» EXERCISE REQUIREMENTS
Pull out each line of the data that includes the word "along".

——

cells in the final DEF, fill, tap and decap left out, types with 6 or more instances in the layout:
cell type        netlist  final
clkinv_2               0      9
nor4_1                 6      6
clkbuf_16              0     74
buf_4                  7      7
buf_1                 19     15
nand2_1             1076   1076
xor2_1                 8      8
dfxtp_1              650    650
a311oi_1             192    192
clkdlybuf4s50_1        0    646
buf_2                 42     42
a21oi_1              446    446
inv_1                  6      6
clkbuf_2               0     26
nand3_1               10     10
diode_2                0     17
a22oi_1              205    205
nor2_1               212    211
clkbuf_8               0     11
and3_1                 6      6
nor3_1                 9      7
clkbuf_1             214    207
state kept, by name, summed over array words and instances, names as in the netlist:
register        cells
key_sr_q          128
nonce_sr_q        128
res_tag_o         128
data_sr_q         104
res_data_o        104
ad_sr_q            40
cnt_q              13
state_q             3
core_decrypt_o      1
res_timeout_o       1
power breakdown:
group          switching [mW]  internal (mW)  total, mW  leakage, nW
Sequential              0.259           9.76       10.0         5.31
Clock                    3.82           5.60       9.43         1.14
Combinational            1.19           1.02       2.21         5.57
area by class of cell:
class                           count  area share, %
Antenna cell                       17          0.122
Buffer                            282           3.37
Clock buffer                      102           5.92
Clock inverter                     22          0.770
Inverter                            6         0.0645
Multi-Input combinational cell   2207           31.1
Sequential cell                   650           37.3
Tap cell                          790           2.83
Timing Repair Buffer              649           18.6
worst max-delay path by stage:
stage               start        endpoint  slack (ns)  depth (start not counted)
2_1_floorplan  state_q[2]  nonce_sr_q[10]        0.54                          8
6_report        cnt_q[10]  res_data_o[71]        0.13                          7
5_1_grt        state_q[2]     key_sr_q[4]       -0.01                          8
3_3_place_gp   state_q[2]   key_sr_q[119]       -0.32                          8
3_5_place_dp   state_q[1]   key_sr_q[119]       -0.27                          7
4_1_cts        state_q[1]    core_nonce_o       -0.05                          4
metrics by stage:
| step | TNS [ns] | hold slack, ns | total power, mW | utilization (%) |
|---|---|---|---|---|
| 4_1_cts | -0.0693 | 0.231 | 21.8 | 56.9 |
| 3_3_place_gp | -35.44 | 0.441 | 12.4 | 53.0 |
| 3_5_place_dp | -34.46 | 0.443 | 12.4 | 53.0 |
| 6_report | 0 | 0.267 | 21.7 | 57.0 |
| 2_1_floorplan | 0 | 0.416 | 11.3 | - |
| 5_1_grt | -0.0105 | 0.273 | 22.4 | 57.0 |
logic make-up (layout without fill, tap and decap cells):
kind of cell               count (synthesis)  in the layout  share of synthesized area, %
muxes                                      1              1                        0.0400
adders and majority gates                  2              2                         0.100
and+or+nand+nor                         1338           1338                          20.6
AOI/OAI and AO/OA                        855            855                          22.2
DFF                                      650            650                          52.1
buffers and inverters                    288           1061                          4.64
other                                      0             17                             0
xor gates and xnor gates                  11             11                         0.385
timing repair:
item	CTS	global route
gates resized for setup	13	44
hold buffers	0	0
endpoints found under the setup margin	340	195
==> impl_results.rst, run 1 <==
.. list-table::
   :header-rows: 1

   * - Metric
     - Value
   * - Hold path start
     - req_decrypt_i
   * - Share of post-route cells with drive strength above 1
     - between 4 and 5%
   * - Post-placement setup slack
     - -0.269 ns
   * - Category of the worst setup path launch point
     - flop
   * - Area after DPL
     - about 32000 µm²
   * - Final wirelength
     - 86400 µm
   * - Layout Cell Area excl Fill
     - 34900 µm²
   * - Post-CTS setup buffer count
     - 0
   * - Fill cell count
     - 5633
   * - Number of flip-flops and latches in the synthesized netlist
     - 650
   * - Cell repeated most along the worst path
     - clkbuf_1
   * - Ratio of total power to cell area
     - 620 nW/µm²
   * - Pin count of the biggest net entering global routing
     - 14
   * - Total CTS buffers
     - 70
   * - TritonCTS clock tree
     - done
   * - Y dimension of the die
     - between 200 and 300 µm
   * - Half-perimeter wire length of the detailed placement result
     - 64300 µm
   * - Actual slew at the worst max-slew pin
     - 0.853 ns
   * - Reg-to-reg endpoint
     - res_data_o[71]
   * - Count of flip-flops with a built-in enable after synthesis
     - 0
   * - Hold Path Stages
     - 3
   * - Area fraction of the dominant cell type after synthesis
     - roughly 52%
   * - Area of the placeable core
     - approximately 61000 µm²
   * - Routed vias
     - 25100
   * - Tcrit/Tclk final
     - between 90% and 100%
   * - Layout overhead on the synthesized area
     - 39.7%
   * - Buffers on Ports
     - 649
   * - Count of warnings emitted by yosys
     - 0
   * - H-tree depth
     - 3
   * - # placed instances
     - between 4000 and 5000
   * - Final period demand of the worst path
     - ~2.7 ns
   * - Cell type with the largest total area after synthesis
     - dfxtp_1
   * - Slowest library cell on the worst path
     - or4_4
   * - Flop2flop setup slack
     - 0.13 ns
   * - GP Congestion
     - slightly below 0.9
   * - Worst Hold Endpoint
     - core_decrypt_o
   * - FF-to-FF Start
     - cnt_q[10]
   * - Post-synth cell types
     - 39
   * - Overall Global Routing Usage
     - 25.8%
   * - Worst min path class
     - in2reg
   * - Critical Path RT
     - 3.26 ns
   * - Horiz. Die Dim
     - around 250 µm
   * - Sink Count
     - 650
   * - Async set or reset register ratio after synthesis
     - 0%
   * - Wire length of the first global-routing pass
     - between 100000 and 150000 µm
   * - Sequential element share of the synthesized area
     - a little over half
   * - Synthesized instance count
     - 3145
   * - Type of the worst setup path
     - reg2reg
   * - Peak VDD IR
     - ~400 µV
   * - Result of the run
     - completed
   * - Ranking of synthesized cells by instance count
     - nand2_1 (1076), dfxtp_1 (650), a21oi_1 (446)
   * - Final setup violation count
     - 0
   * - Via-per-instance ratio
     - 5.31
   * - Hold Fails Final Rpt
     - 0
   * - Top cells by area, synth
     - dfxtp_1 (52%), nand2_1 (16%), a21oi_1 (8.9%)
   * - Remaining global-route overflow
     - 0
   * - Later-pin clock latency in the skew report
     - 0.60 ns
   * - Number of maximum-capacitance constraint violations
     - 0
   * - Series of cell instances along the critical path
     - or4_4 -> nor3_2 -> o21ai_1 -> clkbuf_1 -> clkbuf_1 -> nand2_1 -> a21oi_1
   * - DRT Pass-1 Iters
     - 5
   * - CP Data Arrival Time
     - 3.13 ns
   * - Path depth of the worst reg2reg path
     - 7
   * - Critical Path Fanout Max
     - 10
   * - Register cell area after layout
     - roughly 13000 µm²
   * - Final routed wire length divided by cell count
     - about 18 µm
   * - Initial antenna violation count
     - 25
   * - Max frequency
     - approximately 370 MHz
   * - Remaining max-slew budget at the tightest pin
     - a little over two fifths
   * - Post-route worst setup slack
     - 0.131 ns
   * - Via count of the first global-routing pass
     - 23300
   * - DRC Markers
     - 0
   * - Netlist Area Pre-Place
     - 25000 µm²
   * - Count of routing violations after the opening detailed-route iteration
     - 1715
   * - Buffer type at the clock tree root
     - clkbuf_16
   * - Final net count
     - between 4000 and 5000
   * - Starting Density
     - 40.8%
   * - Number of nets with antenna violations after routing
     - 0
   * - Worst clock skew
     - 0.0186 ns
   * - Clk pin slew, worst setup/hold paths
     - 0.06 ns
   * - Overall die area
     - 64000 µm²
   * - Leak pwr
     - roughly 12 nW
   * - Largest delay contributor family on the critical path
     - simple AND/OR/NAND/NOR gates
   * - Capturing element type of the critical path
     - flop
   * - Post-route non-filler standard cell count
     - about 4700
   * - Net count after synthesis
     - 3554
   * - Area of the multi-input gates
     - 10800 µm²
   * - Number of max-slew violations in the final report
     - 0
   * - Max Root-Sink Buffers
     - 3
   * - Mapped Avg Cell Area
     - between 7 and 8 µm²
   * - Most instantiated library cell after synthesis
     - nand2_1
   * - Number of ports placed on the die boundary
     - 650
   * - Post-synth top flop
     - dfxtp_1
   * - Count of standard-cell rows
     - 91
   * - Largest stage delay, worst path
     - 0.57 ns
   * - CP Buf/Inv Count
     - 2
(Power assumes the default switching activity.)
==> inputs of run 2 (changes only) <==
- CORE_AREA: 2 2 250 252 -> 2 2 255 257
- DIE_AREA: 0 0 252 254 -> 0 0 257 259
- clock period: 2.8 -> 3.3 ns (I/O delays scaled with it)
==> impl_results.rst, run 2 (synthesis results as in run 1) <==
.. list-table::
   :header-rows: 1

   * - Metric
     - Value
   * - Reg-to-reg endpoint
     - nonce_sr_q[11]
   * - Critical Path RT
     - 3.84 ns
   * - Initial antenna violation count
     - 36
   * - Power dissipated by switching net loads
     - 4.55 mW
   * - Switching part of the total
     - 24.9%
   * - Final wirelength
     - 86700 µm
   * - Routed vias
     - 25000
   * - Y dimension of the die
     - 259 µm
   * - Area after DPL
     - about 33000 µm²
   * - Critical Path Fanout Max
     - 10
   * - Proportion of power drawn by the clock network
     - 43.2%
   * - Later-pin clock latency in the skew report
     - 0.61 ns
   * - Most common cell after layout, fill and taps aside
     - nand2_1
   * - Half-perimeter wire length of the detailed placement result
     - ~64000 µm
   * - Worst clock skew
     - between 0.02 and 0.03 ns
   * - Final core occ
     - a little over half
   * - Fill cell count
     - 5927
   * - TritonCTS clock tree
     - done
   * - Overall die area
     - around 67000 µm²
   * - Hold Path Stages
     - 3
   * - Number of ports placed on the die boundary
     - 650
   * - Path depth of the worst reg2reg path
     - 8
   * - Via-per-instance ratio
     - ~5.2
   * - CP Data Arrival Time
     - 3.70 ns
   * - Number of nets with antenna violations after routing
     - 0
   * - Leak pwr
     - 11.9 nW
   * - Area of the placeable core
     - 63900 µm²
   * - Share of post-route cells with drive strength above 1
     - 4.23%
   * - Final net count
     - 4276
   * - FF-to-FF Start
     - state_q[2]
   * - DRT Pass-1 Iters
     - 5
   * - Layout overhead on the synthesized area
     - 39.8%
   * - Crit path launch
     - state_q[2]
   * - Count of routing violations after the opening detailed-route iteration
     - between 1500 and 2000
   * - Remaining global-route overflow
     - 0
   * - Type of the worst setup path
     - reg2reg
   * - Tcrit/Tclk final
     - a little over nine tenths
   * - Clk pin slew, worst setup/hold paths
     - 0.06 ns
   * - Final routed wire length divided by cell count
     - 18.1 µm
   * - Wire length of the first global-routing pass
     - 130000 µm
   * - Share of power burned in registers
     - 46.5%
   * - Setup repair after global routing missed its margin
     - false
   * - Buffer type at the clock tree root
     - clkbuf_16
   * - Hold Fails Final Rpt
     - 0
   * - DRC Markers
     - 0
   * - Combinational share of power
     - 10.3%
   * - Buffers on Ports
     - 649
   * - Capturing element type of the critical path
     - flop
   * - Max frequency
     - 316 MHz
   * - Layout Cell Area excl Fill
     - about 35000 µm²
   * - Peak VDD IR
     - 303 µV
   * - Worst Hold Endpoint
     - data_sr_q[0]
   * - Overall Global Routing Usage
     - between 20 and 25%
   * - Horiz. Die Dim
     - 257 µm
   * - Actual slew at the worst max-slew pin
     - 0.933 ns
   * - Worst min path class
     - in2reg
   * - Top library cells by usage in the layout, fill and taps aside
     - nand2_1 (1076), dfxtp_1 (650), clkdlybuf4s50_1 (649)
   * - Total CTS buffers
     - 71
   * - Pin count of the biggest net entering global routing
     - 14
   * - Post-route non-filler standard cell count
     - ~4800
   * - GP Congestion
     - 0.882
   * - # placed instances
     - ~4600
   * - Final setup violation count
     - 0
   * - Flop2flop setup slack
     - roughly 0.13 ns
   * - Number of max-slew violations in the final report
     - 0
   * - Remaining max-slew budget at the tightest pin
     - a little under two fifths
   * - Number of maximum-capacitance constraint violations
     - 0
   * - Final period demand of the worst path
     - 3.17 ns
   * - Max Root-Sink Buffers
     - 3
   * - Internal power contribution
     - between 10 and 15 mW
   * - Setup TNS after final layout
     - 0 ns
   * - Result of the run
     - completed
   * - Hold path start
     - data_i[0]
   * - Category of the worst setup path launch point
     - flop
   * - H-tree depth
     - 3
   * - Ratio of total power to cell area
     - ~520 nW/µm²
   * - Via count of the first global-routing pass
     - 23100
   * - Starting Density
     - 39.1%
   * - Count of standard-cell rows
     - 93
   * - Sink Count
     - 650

——

» SOLUTION BELOW
   * - Cell repeated most along the worst path
   * - Series of cell instances along the critical path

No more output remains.